■ WHAT YOU WILL DO:
Within the entries below, find the portion that opens with the line containing "localparam integer MINGAP" and closes with the line containing "set_load 0.01 [all_outputs]". Retype that portion exactly and only.
__________
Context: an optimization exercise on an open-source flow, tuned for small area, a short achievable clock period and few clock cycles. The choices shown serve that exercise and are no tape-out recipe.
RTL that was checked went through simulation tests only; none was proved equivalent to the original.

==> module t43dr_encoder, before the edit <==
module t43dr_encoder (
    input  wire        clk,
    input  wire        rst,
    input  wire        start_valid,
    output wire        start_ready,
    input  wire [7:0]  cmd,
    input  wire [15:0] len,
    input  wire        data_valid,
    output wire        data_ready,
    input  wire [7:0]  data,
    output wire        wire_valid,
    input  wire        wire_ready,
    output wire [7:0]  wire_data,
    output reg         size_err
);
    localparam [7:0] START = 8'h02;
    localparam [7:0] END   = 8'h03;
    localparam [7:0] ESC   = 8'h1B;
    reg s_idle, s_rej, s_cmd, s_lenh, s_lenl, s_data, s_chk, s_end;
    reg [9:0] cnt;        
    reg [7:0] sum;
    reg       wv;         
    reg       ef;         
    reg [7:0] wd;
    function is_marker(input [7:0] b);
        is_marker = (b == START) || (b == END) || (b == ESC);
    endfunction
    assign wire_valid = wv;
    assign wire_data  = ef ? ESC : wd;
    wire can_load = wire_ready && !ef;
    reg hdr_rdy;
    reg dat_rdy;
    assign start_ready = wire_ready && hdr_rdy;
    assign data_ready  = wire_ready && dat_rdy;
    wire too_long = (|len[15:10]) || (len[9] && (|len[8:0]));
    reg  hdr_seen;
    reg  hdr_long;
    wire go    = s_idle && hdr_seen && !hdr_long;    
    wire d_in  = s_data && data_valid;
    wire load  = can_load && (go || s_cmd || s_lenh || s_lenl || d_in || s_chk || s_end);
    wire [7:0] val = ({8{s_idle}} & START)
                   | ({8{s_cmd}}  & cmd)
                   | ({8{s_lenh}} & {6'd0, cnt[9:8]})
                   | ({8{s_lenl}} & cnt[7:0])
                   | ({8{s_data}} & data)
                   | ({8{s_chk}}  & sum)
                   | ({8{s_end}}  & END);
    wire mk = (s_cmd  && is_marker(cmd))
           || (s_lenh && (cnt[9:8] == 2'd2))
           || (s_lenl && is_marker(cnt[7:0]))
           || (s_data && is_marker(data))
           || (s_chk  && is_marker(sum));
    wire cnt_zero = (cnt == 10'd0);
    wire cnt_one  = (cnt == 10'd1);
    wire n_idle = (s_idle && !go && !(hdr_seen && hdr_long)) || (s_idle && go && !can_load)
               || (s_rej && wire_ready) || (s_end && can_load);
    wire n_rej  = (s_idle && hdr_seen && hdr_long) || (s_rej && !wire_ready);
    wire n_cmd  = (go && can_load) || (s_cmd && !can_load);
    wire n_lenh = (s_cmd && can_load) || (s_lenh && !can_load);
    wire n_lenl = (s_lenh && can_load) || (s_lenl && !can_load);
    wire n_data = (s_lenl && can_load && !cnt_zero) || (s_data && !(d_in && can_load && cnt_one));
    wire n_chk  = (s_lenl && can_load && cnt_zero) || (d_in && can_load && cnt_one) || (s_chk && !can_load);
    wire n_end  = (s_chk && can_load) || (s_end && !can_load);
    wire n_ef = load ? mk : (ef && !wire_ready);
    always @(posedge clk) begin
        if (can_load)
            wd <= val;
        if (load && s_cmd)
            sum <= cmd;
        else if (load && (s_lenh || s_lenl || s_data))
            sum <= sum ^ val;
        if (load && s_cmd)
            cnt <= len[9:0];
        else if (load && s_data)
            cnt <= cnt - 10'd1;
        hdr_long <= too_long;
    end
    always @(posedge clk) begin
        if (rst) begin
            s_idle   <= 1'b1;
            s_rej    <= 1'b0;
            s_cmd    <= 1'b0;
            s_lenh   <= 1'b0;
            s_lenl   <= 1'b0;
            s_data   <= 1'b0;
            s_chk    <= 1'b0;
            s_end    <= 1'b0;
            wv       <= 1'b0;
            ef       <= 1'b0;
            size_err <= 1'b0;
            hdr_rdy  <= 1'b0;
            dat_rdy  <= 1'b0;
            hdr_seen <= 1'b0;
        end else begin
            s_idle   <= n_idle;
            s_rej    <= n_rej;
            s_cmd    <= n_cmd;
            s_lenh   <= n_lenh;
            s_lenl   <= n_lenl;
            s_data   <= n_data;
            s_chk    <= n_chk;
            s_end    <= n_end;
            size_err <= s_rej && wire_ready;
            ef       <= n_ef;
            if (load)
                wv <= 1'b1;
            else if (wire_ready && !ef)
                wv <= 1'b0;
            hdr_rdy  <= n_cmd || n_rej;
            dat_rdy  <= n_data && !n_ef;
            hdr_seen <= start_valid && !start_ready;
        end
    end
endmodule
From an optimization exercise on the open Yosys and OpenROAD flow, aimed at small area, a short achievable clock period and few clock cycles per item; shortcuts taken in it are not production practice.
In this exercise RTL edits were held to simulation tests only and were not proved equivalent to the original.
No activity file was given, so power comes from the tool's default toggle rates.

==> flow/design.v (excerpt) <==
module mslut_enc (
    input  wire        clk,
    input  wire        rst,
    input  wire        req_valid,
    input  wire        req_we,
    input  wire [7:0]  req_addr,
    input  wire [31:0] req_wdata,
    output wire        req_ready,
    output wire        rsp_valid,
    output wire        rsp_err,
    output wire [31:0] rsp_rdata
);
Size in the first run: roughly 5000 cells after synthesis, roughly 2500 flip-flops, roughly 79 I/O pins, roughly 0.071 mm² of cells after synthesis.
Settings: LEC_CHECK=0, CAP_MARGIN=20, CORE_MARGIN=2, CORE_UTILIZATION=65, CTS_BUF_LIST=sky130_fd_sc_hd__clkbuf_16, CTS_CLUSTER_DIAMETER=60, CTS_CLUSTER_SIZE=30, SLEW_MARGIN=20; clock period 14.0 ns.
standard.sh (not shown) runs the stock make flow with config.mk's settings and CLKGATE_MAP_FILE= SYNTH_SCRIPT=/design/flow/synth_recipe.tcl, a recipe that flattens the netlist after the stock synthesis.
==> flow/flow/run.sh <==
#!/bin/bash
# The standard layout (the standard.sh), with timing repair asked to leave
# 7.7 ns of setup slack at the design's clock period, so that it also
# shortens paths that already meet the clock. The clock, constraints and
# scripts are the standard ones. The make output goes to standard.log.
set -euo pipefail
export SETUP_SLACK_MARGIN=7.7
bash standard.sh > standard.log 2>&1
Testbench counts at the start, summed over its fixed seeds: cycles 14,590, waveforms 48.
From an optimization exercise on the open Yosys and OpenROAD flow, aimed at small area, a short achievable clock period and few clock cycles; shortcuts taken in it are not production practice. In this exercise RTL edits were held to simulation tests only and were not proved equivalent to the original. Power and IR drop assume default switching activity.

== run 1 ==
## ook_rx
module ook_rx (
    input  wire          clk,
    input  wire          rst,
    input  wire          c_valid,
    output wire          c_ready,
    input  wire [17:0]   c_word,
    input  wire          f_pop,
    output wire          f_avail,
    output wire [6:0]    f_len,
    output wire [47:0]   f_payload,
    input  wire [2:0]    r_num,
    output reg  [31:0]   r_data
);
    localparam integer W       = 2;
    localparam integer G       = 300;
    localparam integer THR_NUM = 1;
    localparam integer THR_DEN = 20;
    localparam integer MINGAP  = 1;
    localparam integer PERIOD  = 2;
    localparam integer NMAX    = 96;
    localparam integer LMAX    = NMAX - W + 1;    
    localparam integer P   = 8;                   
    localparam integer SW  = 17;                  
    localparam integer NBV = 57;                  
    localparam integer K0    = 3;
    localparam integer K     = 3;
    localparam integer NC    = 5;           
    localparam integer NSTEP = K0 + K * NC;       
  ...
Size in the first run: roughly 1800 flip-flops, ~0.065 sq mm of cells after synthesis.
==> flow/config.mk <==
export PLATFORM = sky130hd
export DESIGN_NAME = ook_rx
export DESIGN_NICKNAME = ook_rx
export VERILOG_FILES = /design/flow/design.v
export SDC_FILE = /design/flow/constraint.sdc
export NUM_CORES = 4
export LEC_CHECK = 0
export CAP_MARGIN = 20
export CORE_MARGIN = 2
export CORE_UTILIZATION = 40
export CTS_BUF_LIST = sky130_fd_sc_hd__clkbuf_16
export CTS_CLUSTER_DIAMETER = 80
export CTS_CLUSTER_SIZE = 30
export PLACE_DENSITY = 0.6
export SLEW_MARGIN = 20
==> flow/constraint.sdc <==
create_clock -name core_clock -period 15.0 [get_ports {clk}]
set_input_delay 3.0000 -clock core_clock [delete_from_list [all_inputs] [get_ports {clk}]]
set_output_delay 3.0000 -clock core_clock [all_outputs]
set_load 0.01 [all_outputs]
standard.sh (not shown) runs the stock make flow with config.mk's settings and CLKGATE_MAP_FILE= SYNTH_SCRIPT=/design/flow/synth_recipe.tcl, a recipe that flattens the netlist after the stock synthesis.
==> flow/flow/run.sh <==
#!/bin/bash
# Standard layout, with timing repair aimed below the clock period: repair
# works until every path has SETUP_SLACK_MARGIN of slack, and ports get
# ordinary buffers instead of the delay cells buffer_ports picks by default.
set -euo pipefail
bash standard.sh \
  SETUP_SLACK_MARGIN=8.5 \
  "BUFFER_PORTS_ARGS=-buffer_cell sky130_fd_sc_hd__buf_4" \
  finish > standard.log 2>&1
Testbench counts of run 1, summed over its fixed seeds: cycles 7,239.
__________
■ ANSWER FOR THE TASK:
    localparam integer MINGAP  = 1;
    localparam integer PERIOD  = 2;
    localparam integer NMAX    = 96;
    localparam integer LMAX    = NMAX - W + 1;    
    localparam integer P   = 8;                   
    localparam integer SW  = 17;                  
    localparam integer NBV = 57;                  
    localparam integer K0    = 3;
    localparam integer K     = 3;
    localparam integer NC    = 5;           
    localparam integer NSTEP = K0 + K * NC;       
  ...
Size in the first run: roughly 1800 flip-flops, ~0.065 sq mm of cells after synthesis.
==> flow/config.mk <==
export PLATFORM = sky130hd
export DESIGN_NAME = ook_rx
export DESIGN_NICKNAME = ook_rx
export VERILOG_FILES = /design/flow/design.v
export SDC_FILE = /design/flow/constraint.sdc
export NUM_CORES = 4
export LEC_CHECK = 0
export CAP_MARGIN = 20
export CORE_MARGIN = 2
export CORE_UTILIZATION = 40
export CTS_BUF_LIST = sky130_fd_sc_hd__clkbuf_16
export CTS_CLUSTER_DIAMETER = 80
export CTS_CLUSTER_SIZE = 30
export PLACE_DENSITY = 0.6
export SLEW_MARGIN = 20
==> flow/constraint.sdc <==
create_clock -name core_clock -period 15.0 [get_ports {clk}]
set_input_delay 3.0000 -clock core_clock [delete_from_list [all_inputs] [get_ports {clk}]]
set_output_delay 3.0000 -clock core_clock [all_outputs]
set_load 0.01 [all_outputs]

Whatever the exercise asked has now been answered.